Surprise Me - codepath/compsci_guides GitHub Wiki
TIP102 Unit 6 Session 2 Advanced (Click for link to problem statements)
Problem Highlights
- 💡 Difficulty: Medium
- ⏰ Time to complete: 20-30 mins
- 🛠️ Topics: Linked Lists, Random Selection, Reservoir Sampling
1: U-nderstand
Understand what the interviewer is asking for by using test cases and questions about the problem.
- Q: What does the problem ask for?
- A: The problem asks to return a random node's value from a singly linked list.
- A: Each node must have the same probability of being chosen.

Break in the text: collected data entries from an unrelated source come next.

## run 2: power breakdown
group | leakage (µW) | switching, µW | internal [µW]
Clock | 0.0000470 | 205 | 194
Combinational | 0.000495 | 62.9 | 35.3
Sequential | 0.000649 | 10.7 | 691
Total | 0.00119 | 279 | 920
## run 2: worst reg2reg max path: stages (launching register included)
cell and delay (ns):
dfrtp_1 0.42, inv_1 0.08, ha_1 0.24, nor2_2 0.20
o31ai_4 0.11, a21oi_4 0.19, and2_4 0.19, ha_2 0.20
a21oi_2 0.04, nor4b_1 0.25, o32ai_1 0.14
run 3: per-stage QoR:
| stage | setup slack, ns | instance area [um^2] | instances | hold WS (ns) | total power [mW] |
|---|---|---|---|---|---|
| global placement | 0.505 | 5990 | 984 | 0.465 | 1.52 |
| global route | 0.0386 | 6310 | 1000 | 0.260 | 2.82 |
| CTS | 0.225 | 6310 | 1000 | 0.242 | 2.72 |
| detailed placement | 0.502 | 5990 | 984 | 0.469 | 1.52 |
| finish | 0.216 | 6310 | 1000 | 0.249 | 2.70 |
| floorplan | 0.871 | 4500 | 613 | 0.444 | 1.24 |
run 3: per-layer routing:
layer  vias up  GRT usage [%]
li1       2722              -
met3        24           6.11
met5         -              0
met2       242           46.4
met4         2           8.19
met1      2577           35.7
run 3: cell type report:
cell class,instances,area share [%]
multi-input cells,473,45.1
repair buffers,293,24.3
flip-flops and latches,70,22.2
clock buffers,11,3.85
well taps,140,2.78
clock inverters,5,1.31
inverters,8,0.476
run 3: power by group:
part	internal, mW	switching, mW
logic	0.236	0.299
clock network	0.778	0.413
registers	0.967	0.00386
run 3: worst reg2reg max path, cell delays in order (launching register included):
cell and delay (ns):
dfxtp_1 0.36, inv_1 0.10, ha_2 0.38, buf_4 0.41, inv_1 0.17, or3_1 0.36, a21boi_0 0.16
$ cat src/rtl/max6675_spi_reader.sv
// SPI master for the MAX6675: periodic or triggered 16-bit frame read, yields temperature (D14..D3) and open flag (D2).
// Optional build macro MAX6675_FRAME_CHECK_EN rejects frames with D15 or D1 set and raises frame_err.
module max6675_spi_reader #(
  parameter int CLK_DIV       = 25,
  parameter int SAMPLE_PERIOD = 12500000,
  parameter int CS_SETUP      = 10
) (
  input  logic        clk,
  input  logic        rst,
  input  logic        trig,
  input  logic        miso,
  output logic        cs,
  output logic        sclk,
  output logic [11:0] data,
  output logic        open_tc,
  output logic        drdy,
  output logic        busy,
  output logic        frame_err
);

  localparam int CNT_MAX = (CLK_DIV > CS_SETUP) ? CLK_DIV : CS_SETUP;
  localparam int CW      = $clog2(CNT_MAX + 1);
  localparam int TW      = $clog2(SAMPLE_PERIOD);

  localparam logic [CW-1:0] DIV_LAST   = CW'(CLK_DIV - 1);
  localparam logic [CW-1:0] SETUP_LAST = CW'(CS_SETUP - 1);
  localparam logic [TW-1:0] TIMER_LAST = TW'(SAMPLE_PERIOD - 1);

  typedef enum logic [2:0] {IDLE, SETUP, SHIFT, HOLD, DONE} state_t;

  state_t        state;
  logic [TW-1:0] timer;
  logic [CW-1:0] cnt;
  logic [3:0]    bit_cnt;
  logic [15:0]   shift;
  logic          frame_bad;
  logic          unused_bits;

`ifdef MAX6675_FRAME_CHECK_EN
  // D15 is a dummy zero and D1 is always zero; either set means SO is floating or stuck.
  assign frame_bad = shift[15] | shift[1];
`else
  assign frame_bad = 1'b0;
`endif

  assign unused_bits = ^{shift[15], shift[1:0]};

  always_ff @(posedge clk) begin
    if (rst) begin
      state     <= IDLE;
      timer     <= '0;
      cnt       <= '0;
      bit_cnt   <= '0;
      shift     <= '0;
      cs        <= 1'b1;
      sclk      <= 1'b0;
      data      <= '0;
      open_tc   <= 1'b0;
      drdy      <= 1'b0;
      busy      <= 1'b0;
      frame_err <= 1'b0;
    end else begin
      timer <= (timer == TIMER_LAST) ? '0 : timer + 1'b1;
      drdy  <= 1'b0;

      case (state)
        IDLE: begin
          if (timer == TIMER_LAST || trig) begin
            state <= SETUP;
            cs    <= 1'b0;
            busy  <= 1'b1;
            cnt   <= '0;
          end
        end

        SETUP: begin
          if (cnt == SETUP_LAST) begin
            state   <= SHIFT;
            cnt     <= '0;
            bit_cnt <= '0;
          end else begin
            cnt <= cnt + 1'b1;
          end
        end

        SHIFT: begin
          if (cnt == DIV_LAST) begin
            cnt  <= '0;
            sclk <= ~sclk;
            // Sample at the end of the high phase; the slave changes SO on the falling edge.
            if (sclk) begin
              shift   <= {shift[14:0], miso};
              bit_cnt <= bit_cnt + 1'b1;
              if (bit_cnt == 4'd15) begin
                state <= HOLD;
              end
            end
          end else begin
            cnt <= cnt + 1'b1;
          end
        end

        HOLD: begin
          if (cnt == SETUP_LAST) begin
            cs    <= 1'b1;
            state <= DONE;
            cnt   <= '0;
          end else begin
            cnt <= cnt + 1'b1;
          end
        end

        DONE: begin
          drdy  <= 1'b1;
          busy  <= 1'b0;
          state <= IDLE;
          if (frame_bad) begin
            frame_err <= 1'b1;
          end else begin
            frame_err <= 1'b0;
            data      <= shift[14:3];
            open_tc   <= shift[2];
          end
        end

        default: state <= IDLE;
      endcase
    end
  end

endmodule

- Q: What should be returned?
- A: The function should return the value of a randomly chosen node.
HAPPY CASE
Input:
- catalogue = Node(('Homegoing', 'Yaa Gyasi'), Node(('Pachinko', 'Min Jin Lee'), Node(('The Night Watchman', 'Louise Erdrich'))))
Output:
- One of the book titles and authors from the list should be returned with equal probability.
EDGE CASE
Input:
- catalogue = Node(('Only Book', 'Author'))
Output:
- ('Only Book', 'Author')
Explanation:
- There is only one node in the list, so it should always be returned.
2: M-atch
Match what this problem looks like to known categories of problems, e.g. Random Selection, Linked Lists, etc.
For Linked List problems involving Random Selection, we want to consider the following approaches:
- Reservoir Sampling: This algorithm allows us to randomly select an element from a stream (or linked list in this case) with uniform probability.

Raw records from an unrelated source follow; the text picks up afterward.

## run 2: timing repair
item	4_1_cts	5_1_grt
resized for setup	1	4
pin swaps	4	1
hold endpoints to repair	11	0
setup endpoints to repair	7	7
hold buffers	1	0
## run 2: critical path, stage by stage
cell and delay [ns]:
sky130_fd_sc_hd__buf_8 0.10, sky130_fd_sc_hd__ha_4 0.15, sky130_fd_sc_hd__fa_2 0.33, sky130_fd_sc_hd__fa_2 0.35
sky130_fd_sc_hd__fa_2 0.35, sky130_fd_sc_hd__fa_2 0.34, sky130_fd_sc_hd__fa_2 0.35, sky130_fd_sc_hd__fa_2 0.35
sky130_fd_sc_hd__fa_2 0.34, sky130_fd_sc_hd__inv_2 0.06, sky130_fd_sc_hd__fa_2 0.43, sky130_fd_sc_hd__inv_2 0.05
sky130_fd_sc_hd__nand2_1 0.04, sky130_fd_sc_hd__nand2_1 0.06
==> src/rtl/mux_scan_sequencer_if.sv <==
// rtl/mux_scan_sequencer_if.sv - bus bundle for the mux scan sequencer
//
// Purpose: groups the register-write port, scan control inputs and all
// sequencer outputs so the design and its driver share one definition.
//
// Signals:
//   wr_en      register write strobe
//   wr_addr    register index to write (0=a .. 7=h)
//   wr_data    4-bit write data
//   start      scan request (only honoured when idle)
//   hold       pauses select advance while scanning
//   a .. h     data register outputs feeding the 8:1 mux data inputs
//   s          registered mux select
//   valid      s addresses a channel of the current scan
//   busy       sequencer is scanning or completing
//   done       one-cycle pulse at scan completion
//
// Modports:
//   master     drives writes and control, observes outputs
//   slave      the sequencer itself
interface mux_scan_sequencer_if;
    logic       wr_en;
    logic [2:0] wr_addr;
    logic [3:0] wr_data;
    logic       start;
    logic       hold;

    logic [3:0] a;
    logic [3:0] b;
    logic [3:0] c;
    logic [3:0] d;
    logic [3:0] e;
    logic [3:0] f;
    logic [3:0] g;
    logic [3:0] h;
    logic [2:0] s;
    logic       valid;
    logic       busy;
    logic       done;

    modport master (
        output wr_en, wr_addr, wr_data, start, hold,
        input  a, b, c, d, e, f, g, h, s, valid, busy, done
    );

    modport slave (
        input  wr_en, wr_addr, wr_data, start, hold,
        output a, b, c, d, e, f, g, h, s, valid, busy, done
    );
endinterface

==> src/rtl/mux_scan_sequencer.sv <==
// rtl/mux_scan_sequencer.sv - eight-register bank with a select scan sequencer for a 4-bit 8:1 mux
//
// Purpose: holds eight 4-bit data registers that feed an external 8:1 mux
// and steps the mux select from 0 up to LAST_SEL once per start request,
// with pause (hold), a one-cycle completion pulse and busy indication.
//
// Parameters:
//   LAST_SEL   final select value of a scan (0..7)
//   RESET_VAL  reset value of all eight data registers
//
// Ports:
//   clk        rising-edge clock for all state
//   rst_n      asynchronous active-low reset
//   bus        mux_scan_sequencer_if.slave: write port, start/hold,
//              register outputs a..h, select s, valid, busy, done
module mux_scan_sequencer #(
    parameter logic [2:0] LAST_SEL  = 3'd7,
    parameter logic [3:0] RESET_VAL = 4'h0
) (
    input  logic                  clk,
    input  logic                  rst_n,
    mux_scan_sequencer_if.slave   bus
);

    localparam logic [1:0] ST_IDLE = 2'd0;
    localparam logic [1:0] ST_SCAN = 2'd1;
    localparam logic [1:0] ST_DONE = 2'd2;

    logic [1:0] state_q;
    logic [1:0] state_d;
    logic [2:0] sel_q;
    logic [2:0] sel_d;
    logic [3:0] regs_q [8];

    // Register bank: writes land in any FSM state. A write to the channel
    // currently selected shows the old value this cycle and the new one
    // from the next, since the mux reads the register outputs directly.
    always_ff @(posedge clk or negedge rst_n) begin
        if (!rst_n) begin
            for (int i = 0; i < 8; i++) begin
                regs_q[i] <= RESET_VAL;
            end
        end else if (bus.wr_en) begin
            regs_q[bus.wr_addr] <= bus.wr_data;
        end
    end

    // Scan control. The select is forced to 0 outside SCAN so that IDLE and
    // DONE always present channel 0 with valid low. The increment is only
    // taken below LAST_SEL, so s cannot wrap from 7 back to 0 mid-scan.
    always_comb begin
        state_d = state_q;
        sel_d   = sel_q;
        case (state_q)
            ST_IDLE: begin
                sel_d = 3'd0;
                if (bus.start) begin
                    state_d = ST_SCAN;
                end
            end
            ST_SCAN: begin
                if (!bus.hold) begin
                    if (sel_q == LAST_SEL) begin
                        state_d = ST_DONE;
                        sel_d   = 3'd0;
                    end else begin
                        sel_d = sel_q + 3'd1;
                    end
                end
            end
            ST_DONE: begin
                // Start and hold are both ignored here; completion always
                // returns to IDLE so a held start sees one idle cycle.
                state_d = ST_IDLE;
                sel_d   = 3'd0;
            end
            default: begin
                state_d = ST_IDLE;
                sel_d   = 3'd0;
            end
        endcase
    end

    always_ff @(posedge clk or negedge rst_n) begin
        if (!rst_n) begin
            state_q <= ST_IDLE;
            sel_q   <= 3'd0;
        end else begin
            state_q <= state_d;
            sel_q   <= sel_d;
        end
    end

    assign bus.a = regs_q[0];
    assign bus.b = regs_q[1];
    assign bus.c = regs_q[2];
    assign bus.d = regs_q[3];
    assign bus.e = regs_q[4];
    assign bus.f = regs_q[5];
    assign bus.g = regs_q[6];
    assign bus.h = regs_q[7];

    assign bus.s     = sel_q;
    assign bus.valid = (state_q == ST_SCAN);
    assign bus.busy  = (state_q == ST_SCAN) || (state_q == ST_DONE);
    assign bus.done  = (state_q == ST_DONE);

endmodule

==> src/flat_wrapper.sv <==
// flat-port wrapper written by rule: the top's interface ports become plain ports
module mux_scan_sequencer_flat 
#(
    parameter logic [2:0] LAST_SEL  = 3'd7,
    parameter logic [3:0] RESET_VAL = 4'h0
)
  (clk, rst_n, bus_wr_en, bus_wr_addr, bus_wr_data, bus_start, bus_hold, bus_a, bus_b, bus_c, bus_d, bus_e, bus_f, bus_g, bus_h, bus_s, bus_valid, bus_busy, bus_done);
  mux_scan_sequencer_if bus_i ();
  input  logic clk;
  input  logic rst_n;
  input wire logic [$bits(bus_i.wr_en)-1:0] bus_wr_en;
  input wire logic [$bits(bus_i.wr_addr)-1:0] bus_wr_addr;
  input wire logic [$bits(bus_i.wr_data)-1:0] bus_wr_data;
  input wire logic [$bits(bus_i.start)-1:0] bus_start;
  input wire logic [$bits(bus_i.hold)-1:0] bus_hold;
  output wire logic [$bits(bus_i.a)-1:0] bus_a;
  output wire logic [$bits(bus_i.b)-1:0] bus_b;
  output wire logic [$bits(bus_i.c)-1:0] bus_c;
  output wire logic [$bits(bus_i.d)-1:0] bus_d;
  output wire logic [$bits(bus_i.e)-1:0] bus_e;
  output wire logic [$bits(bus_i.f)-1:0] bus_f;
  output wire logic [$bits(bus_i.g)-1:0] bus_g;
  output wire logic [$bits(bus_i.h)-1:0] bus_h;
  output wire logic [$bits(bus_i.s)-1:0] bus_s;
  output wire logic [$bits(bus_i.valid)-1:0] bus_valid;
  output wire logic [$bits(bus_i.busy)-1:0] bus_busy;
  output wire logic [$bits(bus_i.done)-1:0] bus_done;
  assign bus_i.wr_en = bus_wr_en;
  assign bus_i.wr_addr = bus_wr_addr;
  assign bus_i.wr_data = bus_wr_data;
  assign bus_i.start = bus_start;
  assign bus_i.hold = bus_hold;
  assign bus_a = bus_i.a;
  assign bus_b = bus_i.b;
  assign bus_c = bus_i.c;
  assign bus_d = bus_i.d;
  assign bus_e = bus_i.e;
  assign bus_f = bus_i.f;
  assign bus_g = bus_i.g;
  assign bus_h = bus_i.h;
  assign bus_s = bus_i.s;
  assign bus_valid = bus_i.valid;
  assign bus_busy = bus_i.busy;
  assign bus_done = bus_i.done;
  mux_scan_sequencer #(.LAST_SEL(LAST_SEL), .RESET_VAL(RESET_VAL)) u_core (.clk(clk), .rst_n(rst_n), .bus(bus_i));
endmodule
==> config.mk <==
export PLATFORM = sky130hd
export DESIGN_NAME = mux_scan_sequencer_flat
export DESIGN_NICKNAME = d
export VERILOG_FILES = /design/src/rtl/mux_scan_sequencer_if.sv /design/src/rtl/mux_scan_sequencer.sv /design/src/flat_wrapper.sv
export SDC_FILE = /design/constraint.sdc
export NUM_CORES = 1
export LEC_CHECK = 0
export BUFFER_PORTS_ARGS = -buffer_cell sky130_fd_sc_hd__buf_2
export CORE_MARGIN = 4
export CORE_UTILIZATION = 49
export DETAILED_ROUTE_END_ITERATION = 16
export GPL_ROUTABILITY_DRIVEN = 0
export GPL_TIMING_DRIVEN = 0
export PLACE_DENSITY = 0.86
export SETUP_SLACK_MARGIN = 0.4
export SLEW_MARGIN = 40
export SYNTH_ARGS = -nofsm -noshare
export SYNTH_HDL_FRONTEND = slang
export SYNTH_SLANG_ARGS = --single-unit
==> constraint.sdc <==
create_clock -name clk -period 1.5 [get_ports clk]
set_input_delay 0.075 -clock clk [delete_from_list [all_inputs] [get_ports clk]]
set_output_delay 0.075 -clock clk [all_outputs]
set_load 0.1 [all_outputs]
Yosys cells after proc, flatten, opt, wreduce, memory -nomap -nowiden. Index checks and enable logic that the tools add are counted.

Bits in registers: 37. Output and inout bits: 38.

Add/subtract/negate cells: 1. Equality and inequality tests: 6. Muxes and demuxes: 10. Order comparisons: 2. Bitwise operators: 1. Reductions and logical operators: 4.

Operators with widths (count): bitwise mux 32 bit (1); demux 4 bit (select 3 bit) (1); 2-to-1 mux 3 bit (3); 2-to-1 mux 2 bit (3); >= comparator 4 bit, second input constant (1); < comparator 4 x 1 -> 1 bit, second input constant (1); 2-to-1 mux 4 bit (1); != test 2 bit, second input constant (2); inverter 3 -> 4 bit (1); case mux 2 bit (2 select lines) (1); adder 3 x 1 -> 3 bit, second input constant (1); == test 3 bit, second input constant (1); AND reduction 3 bit (1); == test 2 x 1 -> 1 bit, second input constant (1); == test 2 bit, second input constant (1); logical NOT 2 bit (1); != test 2 x 1 -> 1 bit, second input constant (1); logical AND 1 bit (1); logical OR 1 bit (1).

Longest topological paths before layout.
Word-level depth: 6. Mapped depth: 5. Gate-level depth less buffers: 5.

Worst setup path after synthesis. OpenSTA, ideal clock, no wires.

Path type: register to register. Start point: reg u_core.sel_q[0] (netlist: u_core.bus.s[0]). End point: reg u_core.state_q[1]. Slack: -552 ps. Cell stages (with the launch flop): 6. Clock period less this slack: 2052 ps. Data required time: 1375 ps. Buffers on the path: 0. Arrival time: 1927 ps. Cells stage by stage: dfrtp_1 -> ha_1 -> ha_1 -> nand2b_1 -> a21oi_1 -> mux2_2.

Longest elaborated chain between the ends: 3.

RTL lines: start, declared (line mux_scan_sequencer.sv:31) `logic [2:0] sel_q;`; start signal, assigned (line mux_scan_sequencer.sv:90) `sel_q <= sel_d;`; == test 3 bit (line mux_scan_sequencer.sv:63) `if (sel_q == LAST_SEL) begin`; != test 2 x 1 -> 1 bit (no line); AND reduction 3 bit (no line); end signal, assigned (line mux_scan_sequencer.sv:89) `state_q <= state_d;`; end, declared (line mux_scan_sequencer.sv:29) `logic [1:0] state_q;`.

No other way between the ends. A chain may end at the register's enable or synchronous reset.

Final worst setup path.
Start point: reg u_core.sel_q[1] (netlist: u_core.bus.s[1]). End point: reg u_core.state_q[1].

Same word-level chain as after synthesis.

==> impl_metrics.toml <==
[outcome]
outcome = "finished, final reports clean"

[sta]
clock.fmax_mhz = 727.6
maxSlewViolCount = 0
min_period_ps = 1374
finalClockSkew_ps = 2.822
holdWs_ps = 63.37
rsz0062_at_grt = "true"
fin_tns_setup_ps = 0
worstMarginPinSlew_ps = 454.5
finalHoldViolCount = 0
setup_violations = 0
timing.final.crit_share = 0.9162
relSlewSlack = 0.6970

[floorplanning]
die_w_um = 64.27
start_util = 0.5082
pin_count = 50
fp.dieH_um = 64.27
num_rows = 20
coreArea_sq_um = 3053
dieArea_sq_um = 4131

[route]
drtPass1Iterations = 4
wl_mm = 3.634
drt_iter0_drc = 38
postRouteAntennaNets = 0
drc = 0
via_count = 1085
viasPerCell = 5.094
routedWlPerCell_um = 17.06

[worst_setup_path]
critPathSlowestCell = "dfrtp_4"
crit_top_cell = "ha_4"
r2r_cells = 5
crit_path_max_fanout = 3
cp_slowest_stage_delay_ps = 510
critPathBufInv = 0
required_ps = 1730
endpoint_kind = "register"
startpoint_type = "register"
cp_cell_sequence = "ha_4 > ha_4 > nand2b_4 > a21oi_2 > mux2_4"
worstSetupPathType = "register to register"
critPathTopFamily = "flip-flops"
crit_cells = 5
crit_arrival_ps = 1610

[pwr]
cellPowerDensity_nw_per_um2 = 2190
leakagePower_uw = 0.001032
ir_drop_mv = 2.422

[final_layout]
final.fill_count = 185
post_route_cells_drive_above_1_share = 0.8817
n_antenna_cell = 0
multi_input_area_sq_um = 706.9
final_util = 0.7930
synthToLayoutAreaGrowth_pct = 56.05
regArea_sq_um = 974.7
fin_nets = 187

[flow_run]
maxCapViolations = 0

[global_route]
overflow = 0
grt_pass1_wl_mm = 5.699
grt_max_degree = 38
grt_pass1_vias = 1183
track_usage = 0.1843
antenna_found_initial = 0

[synth]
netlist_area_sq_um = 1551
synth_seq_cells = 37
syn_area_per_cell_sq_um = 15.36
ys_types = 16
yosysWarnings = 0
yosysSeqAreaShare = 0.5968
syn_inst = 101
synth_nets = 119

[clock_network]
clock_sinks = 37
h-tree-depth = 2
path_clk_slew_ps = 100
cts_buffer_depth = 2
clk_latency_ps = 340
cts_root_buffer = "clkbuf_4"
numCtsBuffers = 5
tritoncts = "yes"

[place]
dp_hpwl_mm = 2.492
io_buffers = 49

[min_path]
hold_path.class = "input port to register"
holdPathStages = 3
## area by class of cell
| type | instances | area share |
|---|---|---|
| clock buffers | 7 | 0.02274 |
| inverters | 2 | 0.003101 |
| multi-input cells | 62 | 0.2920 |
| flip-flops and latches | 37 | 0.4026 |
| well taps | 44 | 0.02274 |
| repair buffers | 61 | 0.2568 |
## stage by stage
stage / instance area, sq um / setup WS, ps / std cells / total power (uW)
global placement: 1978 / 108.3 / 194 / 4035
finish: 2421 / 125.6 / 213 / 5302
floorplan: 1678 / -35.38 / 101 / 3771
detailed placement: 1978 / 64.23 / 194 / 4106
global route: 2421 / 95.11 / 213 / 5494
CTS: 2263 / 124.9 / 210 / 5075
## cells by family (layout without fill, tap and decap cells)
family,Yosys count,after routing,synth area share
compound gates,4,4,0.01532
fa+ha+maj,6,6,0.04839
buf+inv,2,70,0.004841
flops,37,37,0.5968
mux,35,35,0.2524
simple gates,17,17,0.08225
## synthesized netlist by cell type
cell	instances	area, sq um
a21oi_1	3	15.01
a311oi_1	1	8.760
dfrtp_1	37	925.9
ha_1	6	75.07
inv_1	2	7.510
mux2_2	33	371.6
mux2i_1	2	20.02
nand2_1	1	3.750
nand2b_1	2	12.51
nand4_1	1	6.260
nand4b_1	3	26.28
nor2_1	1	3.750
nor2b_1	4	25.02
nor3_1	1	5.000
nor3_2	2	20.02
nor3b_2	2	25.02
## sequential cells by signal, indices dropped and copies added (netlist names)
| register | flops |
|---|---|
| u_core.bus.a | 4 |
| u_core.bus.b | 4 |
| u_core.bus.c | 4 |
| u_core.bus.d | 4 |
| u_core.bus.e | 4 |
| u_core.bus.f | 4 |
| u_core.bus.g | 4 |
| u_core.bus.h | 4 |
| u_core.bus.s | 3 |
| u_core.state_q | 2 |
## repair_timing
action / 4_1_cts / 5_1_grt
pin swaps: 1 / 1
gates resized for setup: 56 / 34
hold endpoints to repair: 37 / 0
setup endpoints to repair: 42 / 36
buffers inserted: 8 / 3
hold buffers: 1 / 0
## final timing paths
path / startpoint / to / slack [ps]
min in group asynchronous: rst_n / u_core.bus.c[0] / 230
max in group asynchronous: rst_n / u_core.bus.s[1] / 920
max: u_core.bus.s[1] / u_core.state_q[1] / 130
min: bus_start / u_core.state_q[0] / 60
max reg2reg: u_core.bus.s[1] / u_core.state_q[1] / 130
min reg2reg: u_core.bus.g[0] / u_core.bus.g[0] / 520
## worst min-delay path: stages
cell and delay [ps]:
buf_2 110, nor2_1 110, a311oi_2 70
## power by group
group	leakage, uW	internal, uW	switching [uW]
clock	0.0000314	221	296
sequential	0.000411	1260	169
combinational	0.000590	1040	2310
## routing by layer
| metal | wire length, um | global-route usage | vias to the layer above | part of all wire |
|---|---|---|---|---|
| li1 | - | - | 507 | - |
| met1 | 1323 | 0.1878 | 530 | 0.36 |
| met2 | 2000 | 0.3466 | 39 | 0.55 |
| met3 | 213 | 0.06151 | 9 | 0.059 |
| met4 | 96 | 0.06332 | 0 | 0.026 |
| met5 | 0 | 0 | - | 0 |
## placed cells by master, fill, tap and decap left out, drive strengths merged
master | Yosys | final
a21oi | 3 | 3
a311oi | 1 | 1
buf | 0 | 60
clkbuf | 0 | 7
dfrtp | 37 | 37
dlygate4sd3 | 0 | 1
ha | 6 | 6
inv | 2 | 2
mux2 | 33 | 33
mux2i | 2 | 2
nand2 | 1 | 1
nand2b | 2 | 2
nand4 | 1 | 1
nand4b | 3 | 3
nor2 | 1 | 1
nor2b | 4 | 4
nor3 | 3 | 3
nor3b | 2 | 2
Note: power is estimated with default switching activity, not from simulation.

- Traversal: Traverse the linked list and decide whether to update the chosen value based on a random selection.
3: P-lan
Plan the solution with appropriate visualizations and pseudocode.
General Idea: We will traverse the linked list, and for each node, randomly decide whether to update the chosen value using reservoir sampling.
1) Initialize `result` to `None`.
2) Initialize a counter `index` to 0.
3) Traverse the linked list:
- For each node, generate a random integer between 0 and `index`.
- If the random integer is 0, update `result` to the current node's value.
- Increment `index` by 1.
4) After traversing the list, return `result`.
⚠️ Common Mistakes
- Forgetting to handle cases where the list is empty.
- Incorrectly managing random number generation, leading to biased selection.
4: I-mplement
Implement the code to solve the algorithm.
import random
class Node:
def __init__(self, value, next=None):
self.value = value
self.next = next
def get_random(catalogue):
result = None
current = catalogue
index = 0
while current:
# Randomly decide if we should update the result with current node's value
if random.randint(0, index) == 0:
result = current.value
current = current.next
index += 1
return result
5: R-eview
Review the code by running specific example(s) and recording values (watchlist) of your code's variables along the way.
- Example: Use the provided
catalogue
linked list with multiple books to verify that the function correctly returns a random book with equal probability.
6: E-valuate
Evaluate the performance of your algorithm and state any strong/weak or future potential work.
Assume N
represents the length of the linked list.
- Time Complexity:
O(N)
because we traverse the entire linked list once. - Space Complexity:
O(1)
because the algorithm uses a constant amount of extra space for the result and index variables.